No one would willingly fly in a plane with faulty gauges. No pilot would chance a takeoff without a complete set of working instruments. And yet, the CPGs (Consumer Packaged Goods companies) seem to be flying with faulty gauges to measure their advertising.

For the last twenty-plus years, the CPGs have all been using marketing mix models (in one form or another) as the instruments to inform their advertising and promotion decisions. The promise of these models was that marketers would be able to optimize the allocation of dollars across all of the marketing tools that were available.

But where’s the growth?

Before mix modeling, product development and effective advertising built the iconic brands of the CPG companies. After decades of mix modeling use, how are CPG companies doing? Have the models led to strong, healthy and growing brands? Have advertising practices been honed to a sharper edge? Or, did the promise exceed the delivery? Let’s take a look:

Despite spending multiple billions in advertising and promotion, these five CPGs average a dismally low 0.3% quarterly growth. The biggest of the CPGs have failed to grow, enough so that a number of CMOs/CEOs are gone, mass layoffs have occurred, P&G is jettisoning brands, and Kraft has been gobbled up by private equity.

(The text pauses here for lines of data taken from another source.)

$ cat config.mk
export PLATFORM = sky130hd
export DESIGN_NAME = fre_regs
export DESIGN_NICKNAME = d
export VERILOG_FILES = /design/src/hw/fre_pkg.sv /design/src/hw/fre_regs.sv
export SDC_FILE = /design/constraint.sdc
export NUM_CORES = 1
export LEC_CHECK = 0
export BUFFER_PORTS_ARGS = -buffer_cell sky130_fd_sc_hd__clkbuf_2
export CELL_PAD_IN_SITES_DETAIL_PLACEMENT = 1
export CELL_PAD_IN_SITES_GLOBAL_PLACEMENT = 2
export CORE_AREA = 2 2 106 108
export DETAILED_ROUTE_END_ITERATION = 12
export DIE_AREA = 0 0 108 110
export GPL_TIMING_DRIVEN = 0
export PLACE_DENSITY = 0.87
export SLEW_MARGIN = 20
export SYNTH_ARGS = -nofsm -noshare
export SYNTH_HDL_FRONTEND = slang
export SYNTH_SLANG_ARGS = --single-unit
$ cat constraint.sdc
create_clock -name CLOCK -period 2.4 [get_ports CLOCK]
set_input_delay 0.24 -clock CLOCK [delete_from_list [all_inputs] [get_ports CLOCK]]
set_output_delay 0.24 -clock CLOCK [all_outputs]
set_load 0.01 [all_outputs]
$ cat src/hw/fre_pkg.sv
package fre_pkg;

  // =====================================================================
  // Register map (printed offsets are register indices, byte = 4 * index)
  // =====================================================================
  localparam logic [11:0] FRE_IDX_ERASE_SEL = 12'h042;
  localparam logic [11:0] FRE_IDX_RAM_CTRL  = 12'h047;
  localparam logic [11:0] FRE_ADDR_ERASE_SEL = FRE_IDX_ERASE_SEL << 2;
  localparam logic [11:0] FRE_ADDR_RAM_CTRL  = FRE_IDX_RAM_CTRL << 2;

  // =====================================================================
  // Field layout and reset values
  // =====================================================================
  localparam int          FRE_BIT_EMUL_EN  = 3;
  localparam int          FRE_BIT_AREA_HI  = 2;
  localparam int          FRE_BIT_AREA_LO  = 1;
  localparam logic [7:0]  FRE_ERASE_RST    = 8'h00;
  localparam logic [2:0]  FRE_RAMCTL_RST   = 3'h0;
  localparam logic [7:0]  FRE_RAMCTL_RSVD  = 8'hf1;
  localparam logic [7:0]  FRE_ROM_READ     = 8'hff;

  // =====================================================================
  // Operating modes
  // =====================================================================
  localparam logic [2:0]  FRE_MODE_WR_MIN  = 3'h5;
  localparam logic [2:0]  FRE_MODE_NO_EMUL = 3'h6;

  // =====================================================================
  // RAM window placement
  // =====================================================================
  localparam logic [23:0] FRE_WIN_HOME     = 24'hfff000;
  localparam logic [23:0] FRE_WIN_FLASH    = 24'h000000;
  localparam logic [23:0] FRE_WIN_SIZE     = 24'h000400;

  // =====================================================================
  // Bus responses
  // =====================================================================
  localparam logic [1:0]  FRE_RESP_OKAY    = 2'h0;
  localparam logic [1:0]  FRE_RESP_DECERR  = 2'h3;

  typedef enum logic [1:0] {
    FRE_REG_NONE  = 2'h0,
    FRE_REG_ERASE = 2'h1,
    FRE_REG_RAM   = 2'h3
  } fre_reg_t;

  typedef struct packed {
    logic        emul_on;
    logic [23:0] base;
  } fre_win_t;

endpackage
<file path="config.mk">
export PLATFORM = sky130hd
export DESIGN_NAME = cnsn_node_setup
export DESIGN_NICKNAME = d
export VERILOG_FILES = /design/src/common/cnsn_pkg.sv /design/src/rtl/cnsn_node_setup.sv
export SDC_FILE = /design/constraint.sdc
export NUM_CORES = 1
export LEC_CHECK = 0
export ABC_AREA = 1
export BUFFER_PORTS_ARGS = -buffer_cell sky130_fd_sc_hd__buf_2
export CORE_MARGIN = 2
export CORE_UTILIZATION = 35
export DETAILED_ROUTE_END_ITERATION = 12
export SLEW_MARGIN = 20
export SYNTH_ARGS = -nofsm -noshare
export SYNTH_HDL_FRONTEND = slang
export SYNTH_SLANG_ARGS = --single-unit
</file>
<file path="constraint.sdc">
create_clock -name clock_in -period 1.7 [get_ports clock_in]
set_input_delay 0.085 -clock clock_in [delete_from_list [all_inputs] [get_ports clock_in]]
set_output_delay 0.085 -clock clock_in [all_outputs]
set_load 0.005 [all_outputs]
</file>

Something has to be terribly wrong to spend so much and yet deliver so little growth. The honest question is: Could this all be wasted spending, however well optimized? And if anyone believes this spending is needed just to tread water and maintain sales volume, then we need to ask this question: What does this say about the ability of these brands to command loyalty?

Optimization on efficiency-driven ROI, not growth

During the mix modeling era the visible patterns of advertising for these companies have all looked pretty much the same: Ad budgets reduced with the money going to price promotion. The reduced budgets then led to fewer weeks on-air, the dominance of 15s over 30s, and Network Prime replaced by lowest CPM Cable. And now there’s a move to slide part of the remaining funds out of TV and into digital advertising. The rationale for all of these moves? That would be the mix models themselves.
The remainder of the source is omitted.